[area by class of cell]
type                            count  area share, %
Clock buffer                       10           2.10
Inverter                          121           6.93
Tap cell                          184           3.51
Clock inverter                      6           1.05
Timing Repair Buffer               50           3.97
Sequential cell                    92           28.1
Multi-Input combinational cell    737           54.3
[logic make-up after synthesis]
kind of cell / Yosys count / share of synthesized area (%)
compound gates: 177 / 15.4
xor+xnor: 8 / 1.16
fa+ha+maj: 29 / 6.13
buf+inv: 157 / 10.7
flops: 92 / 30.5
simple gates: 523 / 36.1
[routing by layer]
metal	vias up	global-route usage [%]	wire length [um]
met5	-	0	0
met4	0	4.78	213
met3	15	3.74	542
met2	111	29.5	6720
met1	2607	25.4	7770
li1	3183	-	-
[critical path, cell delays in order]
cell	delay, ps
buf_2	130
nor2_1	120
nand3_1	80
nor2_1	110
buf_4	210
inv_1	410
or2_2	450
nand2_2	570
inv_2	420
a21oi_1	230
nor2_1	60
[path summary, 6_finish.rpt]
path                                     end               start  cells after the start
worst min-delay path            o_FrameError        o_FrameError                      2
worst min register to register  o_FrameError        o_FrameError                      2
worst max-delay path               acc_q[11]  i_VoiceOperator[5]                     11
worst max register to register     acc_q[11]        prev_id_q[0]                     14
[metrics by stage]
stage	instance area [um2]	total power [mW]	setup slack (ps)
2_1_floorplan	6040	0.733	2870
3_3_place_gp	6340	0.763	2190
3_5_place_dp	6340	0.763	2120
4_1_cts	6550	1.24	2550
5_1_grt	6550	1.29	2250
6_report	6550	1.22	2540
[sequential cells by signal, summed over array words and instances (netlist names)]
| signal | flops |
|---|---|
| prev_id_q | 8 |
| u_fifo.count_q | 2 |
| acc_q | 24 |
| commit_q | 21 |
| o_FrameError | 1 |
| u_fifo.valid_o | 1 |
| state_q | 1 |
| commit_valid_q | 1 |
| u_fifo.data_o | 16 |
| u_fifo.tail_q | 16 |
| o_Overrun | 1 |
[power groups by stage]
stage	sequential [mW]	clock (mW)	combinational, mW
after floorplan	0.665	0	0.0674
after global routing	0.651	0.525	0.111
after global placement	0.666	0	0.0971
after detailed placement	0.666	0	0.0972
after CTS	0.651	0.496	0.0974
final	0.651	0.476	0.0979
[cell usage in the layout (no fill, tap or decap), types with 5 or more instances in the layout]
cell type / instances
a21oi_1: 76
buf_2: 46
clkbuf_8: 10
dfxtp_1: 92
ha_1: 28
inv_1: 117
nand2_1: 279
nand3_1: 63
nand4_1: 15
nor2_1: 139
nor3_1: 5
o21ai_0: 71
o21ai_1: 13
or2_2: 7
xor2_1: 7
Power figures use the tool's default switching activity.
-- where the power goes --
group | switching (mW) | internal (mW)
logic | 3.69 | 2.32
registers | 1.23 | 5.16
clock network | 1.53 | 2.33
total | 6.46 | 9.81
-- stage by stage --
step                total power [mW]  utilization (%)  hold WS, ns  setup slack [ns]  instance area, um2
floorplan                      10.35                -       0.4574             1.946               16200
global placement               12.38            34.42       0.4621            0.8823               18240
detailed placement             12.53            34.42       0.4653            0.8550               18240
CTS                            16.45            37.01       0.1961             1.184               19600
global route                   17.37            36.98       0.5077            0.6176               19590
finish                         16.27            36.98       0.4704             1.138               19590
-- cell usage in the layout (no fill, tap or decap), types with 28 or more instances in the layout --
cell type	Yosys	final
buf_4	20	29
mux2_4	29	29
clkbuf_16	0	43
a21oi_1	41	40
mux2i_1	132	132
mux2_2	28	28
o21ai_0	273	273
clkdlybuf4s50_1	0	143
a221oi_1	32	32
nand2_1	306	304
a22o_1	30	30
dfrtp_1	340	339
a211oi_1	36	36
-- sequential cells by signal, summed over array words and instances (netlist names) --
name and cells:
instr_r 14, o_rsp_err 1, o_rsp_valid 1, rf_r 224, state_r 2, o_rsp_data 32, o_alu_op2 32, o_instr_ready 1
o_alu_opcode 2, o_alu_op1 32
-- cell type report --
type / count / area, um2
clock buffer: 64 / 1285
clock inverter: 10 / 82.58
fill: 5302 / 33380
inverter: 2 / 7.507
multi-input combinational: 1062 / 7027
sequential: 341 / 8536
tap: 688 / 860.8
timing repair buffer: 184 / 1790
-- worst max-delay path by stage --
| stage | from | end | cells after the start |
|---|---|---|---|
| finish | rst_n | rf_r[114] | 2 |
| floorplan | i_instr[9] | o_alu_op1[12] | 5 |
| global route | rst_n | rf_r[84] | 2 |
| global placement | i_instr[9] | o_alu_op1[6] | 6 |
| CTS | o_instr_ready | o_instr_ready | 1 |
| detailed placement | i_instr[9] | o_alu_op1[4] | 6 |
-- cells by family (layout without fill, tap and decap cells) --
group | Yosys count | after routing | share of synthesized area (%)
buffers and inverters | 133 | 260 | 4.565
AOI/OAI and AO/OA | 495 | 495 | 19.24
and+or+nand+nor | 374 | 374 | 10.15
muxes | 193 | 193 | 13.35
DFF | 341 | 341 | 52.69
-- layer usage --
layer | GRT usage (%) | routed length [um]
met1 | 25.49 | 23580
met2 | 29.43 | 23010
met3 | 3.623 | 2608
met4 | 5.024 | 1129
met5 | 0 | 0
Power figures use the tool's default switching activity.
--- src/rtl/cache_control_nway.sv ---
// N-way write-back, write-allocate cache controller with tree PLRU replacement,
// a held victim register across writeback/fill, and saturating hit/miss counters.
module cache_control_nway
  import cache_pkg::*;
#(
  parameter int WAYS  = 4,
  parameter int CNT_W = 32
) (
  input  logic                    clk,
  input  logic                    rst,
  cache_control_nway_if.master    bus,
  input  logic [WAYS-1:0]         hit,
  input  logic [WAYS-1:0]         valid_in,
  input  logic [WAYS-1:0]         dirty_in,
  input  logic [WAYS-2:0]         plru_in,
  output logic                    plru_load,
  output logic [WAYS-2:0]         plru_out,
  output logic [$clog2(WAYS)-1:0] way_sel,
  output logic                    data_we,
  output logic                    data_fill,
  output logic                    wb_addr_sel,
  output logic [WAYS-1:0]         load_tag,
  output logic [WAYS-1:0]         load_valid,
  output logic [WAYS-1:0]         load_dirty,
  output logic                    valid_out,
  output logic                    dirty_out,
  input  logic                    clr_stats,
  output logic [CNT_W-1:0]        hit_count,
  output logic [CNT_W-1:0]        miss_count
);
  localparam int WW = $clog2(WAYS);

  logic [1:0]       state_q, state_next;
  logic [WW-1:0]    victim_q;
  logic             retry_q;
  logic [WW-1:0]    victim;
  logic [WW-1:0]    hit_way;
  logic [WAYS-2:0]  plru_upd;
  logic             req;
  logic             resp;
  logic             miss_start;
  logic             fill_done;
  logic [WAYS-1:0]  victim_mask;
  logic [CNT_W-1:0] cnt_q [2];
  logic [1:0]       cnt_inc;

  plru_tree #(.WAYS(WAYS)) u_plru (
    .plru_bits  (plru_in),
    .valid      (valid_in),
    .access_way (hit_way),
    .victim     (victim),
    .plru_next  (plru_upd)
  );

  assign req         = bus.mem_read | bus.mem_write;
  assign victim_mask = WAYS'(1) << victim_q;

  // Lowest set hit bit wins if the datapath ever reports more than one.
  always_comb begin
    hit_way = '0;
    for (int w = WAYS - 1; w >= 0; w--) begin
      if (hit[w]) hit_way = WW'(w);
    end
  end

  always_comb begin
    state_next     = state_q;
    resp           = 1'b0;
    bus.pmem_read  = 1'b0;
    bus.pmem_write = 1'b0;
    plru_load      = 1'b0;
    plru_out       = '0;
    way_sel        = '0;
    data_we        = 1'b0;
    data_fill      = 1'b0;
    wb_addr_sel    = 1'b0;
    load_tag       = '0;
    load_valid     = '0;
    load_dirty     = '0;
    valid_out      = 1'b0;
    dirty_out      = 1'b0;
    miss_start     = 1'b0;
    fill_done      = 1'b0;
    case (state_q)
      CHECK: begin
        if (req && |hit) begin
          resp      = 1'b1;
          way_sel   = hit_way;
          plru_load = 1'b1;
          plru_out  = plru_upd;
          if (bus.mem_write) begin
            data_we             = 1'b1;
            load_dirty[hit_way] = 1'b1;
            dirty_out           = 1'b1;
          end
        end else if (req) begin
          miss_start = 1'b1;
          state_next = (valid_in[victim] && dirty_in[victim]) ? WRITEBACK : FILL;
        end
      end
      WRITEBACK: begin
        bus.pmem_write = 1'b1;
        wb_addr_sel    = 1'b1;
        way_sel        = victim_q;
        if (bus.pmem_resp) state_next = FILL;
      end
      FILL: begin
        bus.pmem_read = 1'b1;
        way_sel       = victim_q;
        if (bus.pmem_resp) begin
          data_fill  = 1'b1;
          load_tag   = victim_mask;
          load_valid = victim_mask;
          load_dirty = victim_mask;
          valid_out  = 1'b1;
          fill_done  = 1'b1;
          state_next = CHECK;
        end
      end
      default: state_next = CHECK;
    endcase
    // Array contents must not be disturbed while reset is held.
    if (rst) begin
      data_we    = 1'b0;
      data_fill  = 1'b0;
      load_tag   = '0;
      load_valid = '0;
      load_dirty = '0;
      plru_load  = 1'b0;
      plru_out   = '0;
    end
  end

  assign bus.mem_resp = resp;

  always_ff @(posedge clk) begin
    if (rst) begin
      state_q  <= CHECK;
      victim_q <= '0;
      retry_q  <= 1'b0;
    end else begin
      state_q <= state_next;
      if (miss_start) victim_q <= victim;
      if (fill_done) retry_q <= 1'b1;
      else if (resp) retry_q <= 1'b0;
    end
  end

  // The response that completes a miss is not counted as a hit.
  assign cnt_inc[0] = resp & ~retry_q;
  assign cnt_inc[1] = miss_start;

  for (genvar gi = 0; gi < 2; gi++) begin : g_cnt
    always_ff @(posedge clk) begin
      if (rst || clr_stats) cnt_q[gi] <= '0;
      else if (cnt_inc[gi] && cnt_q[gi] != '1) cnt_q[gi] <= cnt_q[gi] + 1'b1;
    end
  end

  assign hit_count  = cnt_q[0];
  assign miss_count = cnt_q[1];

endmodule
<file path="config.mk">
export PLATFORM = sky130hd
export DESIGN_NAME = oam_data_port
export DESIGN_NICKNAME = d
export VERILOG_FILES = /design/src/rtl/oam_data_port.sv
export SDC_FILE = /design/constraint.sdc
export NUM_CORES = 1
export LEC_CHECK = 0
export ABC_AREA = 1
export CAP_MARGIN = 20
export CORE_UTILIZATION = 50
export DETAILED_ROUTE_END_ITERATION = 10
export GPL_ROUTABILITY_DRIVEN = 0
export PLACE_DENSITY = 0.78
export SETUP_SLACK_MARGIN = 0.2
export SYNTH_ARGS = -nofsm -noshare
export SYNTH_HDL_FRONTEND = slang
export SYNTH_SLANG_ARGS = --single-unit
</file>
<file path="constraint.sdc">
create_clock -name PCLK -period 1.6 [get_ports PCLK]
set_input_delay 0.24 -clock PCLK [delete_from_list [all_inputs] [get_ports PCLK]]
set_output_delay 0.24 -clock PCLK [all_outputs]
set_load 0.01 [all_outputs]
</file>
<file path="src/rtl/oam_data_port.sv">
// OAMADDR/OAMDATA responder: owns the OAM address counter, a one-entry write buffer and the OAM strobes.
// Optional build macro OAM_ATTR_MASK_EN: attribute bytes (addr[1:0]=2'b10) mask bits 4:2 on read and write.
//   state | meaning
//   IDLE  | no buffered write; OAM_Addr follows OAMADDR
//   WPEND | byte buffered, waiting for a free OAM port cycle
module oam_data_port #(
  parameter logic [7:0] OAMADDR_INIT = 8'h00,
  parameter int         RENDER_STEP  = 4
) (
  input  logic       PCLK,
  input  logic       RES,
  input  logic       n_DBE,
  input  logic [2:0] RS,
  input  logic       RnW,
  input  logic [7:0] DB_in,
  output logic [7:0] DB_out,
  output logic       DB_oe,
  input  logic       Render,
  input  logic       OAM_Busy,
  input  logic [7:0] OAM_RData,
  output logic [7:0] OAM_Addr,
  output logic [7:0] OAM_WData,
  output logic       OAM_WE,
  output logic       Overrun
);

  typedef enum logic {IDLE, WPEND} state_t;

  state_t     state, state_nxt;
  logic       n_dbe_q;
  logic [7:0] oamaddr;
  logic [7:0] buffer;
  logic [7:0] addr_buf;
  logic [7:0] pend_addr;
  logic       pend_valid;
  logic       rd_cap;
  logic [7:0] rdata_m;

  logic acc, wr_addr, wr_data, rd_data;

  assign acc     = n_dbe_q & ~n_DBE;
  assign wr_addr = acc & (RS == 3'd3) & ~RnW;
  assign wr_data = acc & (RS == 3'd4) & ~RnW;
  assign rd_data = acc & (RS == 3'd4) & RnW;

  assign OAM_Addr = (state == WPEND) ? addr_buf : oamaddr;
  // Drive only after capture so a new access never inherits the previous read's enable.
  assign DB_oe    = ~RES & ~n_DBE & ~acc & rd_cap;

`ifdef OAM_ATTR_MASK_EN
  assign rdata_m   = (OAM_Addr[1:0] == 2'b10) ? (OAM_RData & 8'hE3) : OAM_RData;
  assign OAM_WData = (addr_buf[1:0] == 2'b10) ? (buffer & 8'hE3) : buffer;
`else
  assign rdata_m   = OAM_RData;
  assign OAM_WData = buffer;
`endif

  always_ff @(posedge PCLK) begin
    if (RES) state <= IDLE;
    else     state <= state_nxt;
  end

  always_comb begin
    state_nxt = state;
    OAM_WE    = 1'b0;
    case (state)
      IDLE: begin
        if (wr_data && !Render) state_nxt = WPEND;
      end
      WPEND: begin
        // Render also holds the write off: sprite evaluation owns the port.
        if (!RES && !OAM_Busy && !Render) begin
          OAM_WE    = 1'b1;
          state_nxt = IDLE;
        end
      end
      default: state_nxt = IDLE;
    endcase
  end

  always_ff @(posedge PCLK) begin
    if (RES) begin
      n_dbe_q    <= 1'b1;
      oamaddr    <= OAMADDR_INIT;
      buffer     <= 8'h00;
      addr_buf   <= 8'h00;
      pend_addr  <= 8'h00;
      pend_valid <= 1'b0;
      rd_cap     <= 1'b0;
      DB_out     <= 8'h00;
      Overrun    <= 1'b0;
    end else begin
      n_dbe_q <= n_DBE;
      if (acc)     rd_cap <= (RS == 3'd4) & RnW;
      if (rd_data) DB_out <= rdata_m;
      case (state)
        IDLE: begin
          if (wr_addr) begin
            oamaddr <= DB_in;
          end else if (wr_data) begin
            if (Render) begin
              oamaddr <= oamaddr + 8'(RENDER_STEP);
            end else begin
              buffer   <= DB_in;
              addr_buf <= oamaddr;
            end
          end
        end
        WPEND: begin
          if (wr_data) Overrun <= 1'b1;
          if (OAM_WE) begin
            // A $2003 write landing on the exit edge is the latest value and wins.
            pend_valid <= 1'b0;
            if (wr_addr)         oamaddr <= DB_in;
            else if (pend_valid) oamaddr <= pend_addr;
            else                 oamaddr <= addr_buf + 8'd1;
          end else if (wr_addr) begin
            pend_addr  <= DB_in;
            pend_valid <= 1'b1;
          end
        end
        default: ;
      endcase
    end
  end

endmodule
</file>
; After elaboration in Yosys (flattened, before gate mapping)
; Cells that the tools add are included.
; Widths: inputs -> output; s select.
[totals]
elab_cells = 62
regBits = 45
in_bits = 25
output_inout_bits = 27
[op_classes]
bitwise = 18
n_mux = 15
reduce_logical = 12
n_eq_ne = 5
add_sub_neg = 2
[op_table]
columns = cell, count
row1 = $mux 8, 7
row2 = $pmux 8 s2, 1
row3 = $and 1x1->1, 10
row4 = $add 8x1->8 const B, 1
row5 = $add 8x3->8 const B, 1
row6 = $not 1->1, 8
row7 = $mux 1, 6
row8 = $ne 3x3->1 const B, 2
row9 = $reduce_and 3->1, 2
row10 = $reduce_and 2->1, 2
row11 = $reduce_and 4->1, 1
row12 = $eq 3x2->1 const B, 1
row13 = $eq 3x3->1 const B, 1
row14 = $logic_and 1x1->1, 3
row15 = $logic_not 1->1, 3
row16 = $ne 2x2->1 const B, 1
row17 = $pmux 1 s2, 1
row18 = $reduce_bool 2->1, 1

; Logic depth before layout (Yosys ltp)
; Gate-level depths: netlist (run 1).
[logic_depth]
ltp_word = 7
ltp_mapped = 10
ltp_nobuf = 10

; Worst setup path after synthesis (run 1)
; Ideal clock, no wire load.
[synth_timing]
path_type = register to output
from = register state
to = output port OAM_Addr[0]
path_slack_ns = 0.370
path_buffers = 1
arrival_ns = 0.990
required_ns = 1.360
path_stages_with_launch = 4
path_cell_list = dfxtp_1 inv_1 buf_2 o21ai_0
[synth_between]
elab_chain_len = 1
[synth_rtl]
columns = element, line
row1 = from (decl), 29  ; state_t state, state_nxt;
row2 = from (signal assigned), 60  ; else state <= state_nxt;
row3 = $mux 8, 46  ; assign OAM_Addr = (state == WPEND) ? addr_buf : oamaddr;
row4 = to (decl), 21  ; output logic [7:0] OAM_Addr,
; No other way between the ends.

; Final worst setup path (run 1)
[layout_timing]
from = register state
to = register oamaddr[2]
[layout_between]
elab_chain_len = 3
elab_cells_between_ends = 7
cone_classes = eq/ne: 3 / mux: 2 / bitwise: 1 / reduce/logical: 1
[layout_rtl]
columns = element, line
row1 = $mux 1 or $not 1->1 (tied branches), --
row2 = $ne 2x2->1 (no source line) or $ne 3x3->1 (tied branches), --
row3 = $reduce_and 3->1 (no source line), --
row4 = to (signal assigned), 99  ; oamaddr <= DB_in;
row5 = to (signal assigned), 102  ; oamaddr <= oamaddr + 8'(RENDER_STEP);
row6 = to (signal assigned), 114  ; if (wr_addr) oamaddr <= DB_in;
row7 = to (decl), 31  ; logic [7:0] oamaddr;
; Several ways; a longest one is shown, not always the timed one.
; A chain may end at the register's enable or synchronous reset.

==> impl_metrics.json, run 1 <==
{
  "final_util_pct": 70.83,
  "power.switching_w": 0.0005547,
  "p_seq_share_pct": 54.4,
  "finalCriticalPeriod_ns": 1.399,
  "pre_cts_ws_ns": -0.2434,
  "firstDrtPassIters": 5,
  "core_area_sq_um": 4384,
  "post_drt_wl_per_cell_microns": 14.08,
  "placed_area_sq_um": 2965,
  "diodes": 0,
  "most-common-layout-cells": "nand2_1 (79), nor2_1 (39), a21oi_1 (39), dfxtp_1 (38), inv_1 (27)",
  "antenna_found_initial": 0,
  "instances_no_fill": 463,
  "floorplan.initialDensity_pct": 52.03,
  "ys_warn_count": 0,
  "end_kind": "flop",
  "routed_wl_microns": 6520,
  "cts_root_buf": "clkbuf_8",
  "die_width_microns": 69.54,
  "total_leakage_power_nw": 1.428,
  "rsz0062_at_grt": "yes",
  "drc_errors": 0,
  "hp-class": "in -> reg",
  "worst_slew_pin_slew_ns": 0.2948,
  "clkTransAtPathRegs_ns": 0.09,
  "hold_violations": 0,
  "start_kind": "flop",
  "grt_remaining_overflow": 0,
  "power_frac_clock_pct": 33.7,
  "setup_violations": 0,
  "cp_data_required_time_ns": 1.80,
  "num_rows": 24,
  "critPathKind": "reg -> reg",
  "rr_worst_depth": 8,
  "synth_nets": 364,
  "ctsLongestPathBuffers": 2,
  "grt_pass1_vias": 2295,
  "worstPathMaxFanout": 12,
  "fmax_ghz": 0.7146,
  "hold_slack_ns": 0.3084,
  "power_frac_comb_pct": 11.9,
  "grt_max_degree": 25,
  "outcome": "completed",
  "avgViaCountPerCell": 5.337,
  "period_share_pct": 87.46,
  "internal-power_w": 0.001551,
  "grt_pass1_wl_microns": 10490,
  "ys_ff_latch": 45,
  "area_growth_pct": 36.15,
  "power_density_nw_per_um2": 678.2,
  "dp_hpwl_microns": 4452,
  "final_cell_area_sq_um": 3105,
  "pin_count": 52,
  "max_slew_margin_pct": 80.27,
  "yosysSeqAreaShare_pct": 39.50,
  "drv_cap": 0,
  "syn_area_sq_um": 2281,
  "portBuffers": 51,
  "htree_num_levels": 2,
  "cts.sinks": 45,
  "drive_above_1_share_pct": 19.22,
  "hold_depth": 2,
  "fin_nets": 437,
  "slew_violations": 0,
  "dp_cells": 452,
  "fp.dieH_microns": 69.54,
  "antenna_left": 0,
  "critical_path_arrival_ns": 1.60,
  "ys_types": 26,
  "worst_slack_ns": 0.2007,
  "vdd_drop_max_uv": 516.8,
  "grt_usage_pct": 26.85,
  "cts_inserted_buffers": 5,
  "layout_commonest_cell": "nand2_1",
  "drt_iter0_markers": 229,
  "clock_skew_ns": 0.004344,
  "cts_tree": "built",
  "vias": 2471,
  "clk_latency_ns": 0.30,
  "synth_cells": 337,
  "syn_area_per_cell_sq_um": 6.768,
  "die-area_sq_um": 4836,
  "power.share.switching_pct": 26.34
}
## power by group through the flow
stage	logic (W)	clock network [W]	registers [W]
6_report	0.000250	0.000711	0.00115
3_5_place_dp	0.000239	0	0.00117
5_1_grt	0.000273	0.000763	0.00115
3_3_place_gp	0.000235	0	0.00117
4_1_cts	0.000235	0.000719	0.00115
2_1_floorplan	0.0000995	0	0.00117
## logic make-up after synthesis
logic type | count (synthesis) | share of synthesized area, %
DFF | 45 | 39.50
adders and majority gates | 2 | 1.097
AOI/OAI and AO/OA | 77 | 17.11
and+or+nand+nor | 167 | 33.68
buffers and inverters | 45 | 8.228
xor gates and xnor gates | 1 | 0.3841
## worst max-delay path: stages, from the launching register on
cell     delay [ns]
dfxtp_4        0.39
inv_6          0.06
buf_4          0.16
a21oi_1        0.20
o21ai_0        0.13
nand3_1        0.11
nand2_1        0.06
a21oi_1        0.13
nor2_1         0.06
## per-stage QoR
stage / power (W) / TNS (ns)
6_report: 0.002106 / 0
5_1_grt: 0.002184 / 0
4_1_cts: 0.002099 / 0
3_5_place_dp: 0.001411 / -3.122
3_3_place_gp: 0.001406 / -2.183
2_1_floorplan: 0.001273 / 0
## flip-flops by register name, indices dropped and copies added, names as in the netlist
signal / cells
oamaddr: 8
DB_out: 8
n_dbe_q: 1
pend_addr: 8
addr_buf: 8
rd_cap: 1
Overrun: 1
pend_valid: 1
OAM_WData: 8
state: 1
## metal layers
metal  vias to the layer above  share of wire, %  track usage, %  routed length (microns)
li1                       1241                 -               -                        -
met1                      1113                43           33.64                     2818
met2                        95                48           46.28                     3111
met3                        22               6.4           5.087                      417
met4                         0               2.6           8.617                      172
met5                         -                 0               0                        0
## synth_stat cells (all sizes together)
cell,count,share of area [%]
buf,5,1.6
nand2,86,16
nand3b,1,0.33
o211ai,1,0.33
nand4,3,1.1
a21oi,40,8.8
clkbuf,5,0.82
o21ai,35,7.7
inv,35,5.8
xor2,1,0.38
nor3,1,0.22
ha,2,1.1
dfxtp,45,39
a21boi,1,0.33
nand3,27,6.5
nor2,49,9.9
## worst paths after layout
path / startpoint / endpoint / slack [ns]
worst max-delay path: state / oamaddr[2] / 0.20
worst min-delay path: RES / rd_cap / 0.31
worst max register to register: state / oamaddr[2] / 0.20
worst min register to register: OAM_WData[7] / OAM_WData[7] / 0.46
## cell type report
type	instances	area [sq um]
well taps	52	65.06
flip-flops and latches	45	912.1
fillers	361	1279
inverters	35	136.4
clock inverters	3	17.52
multi-input cells	248	1264
clock buffers	5	68.82
repair buffers	75	641.9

__________________________________________________

Exercise instructions
Reproduce every line of the material above that has the string "words".

Written solution
[sequential cells by signal, summed over array words and instances (netlist names)]
-- sequential cells by signal, summed over array words and instances (netlist names) --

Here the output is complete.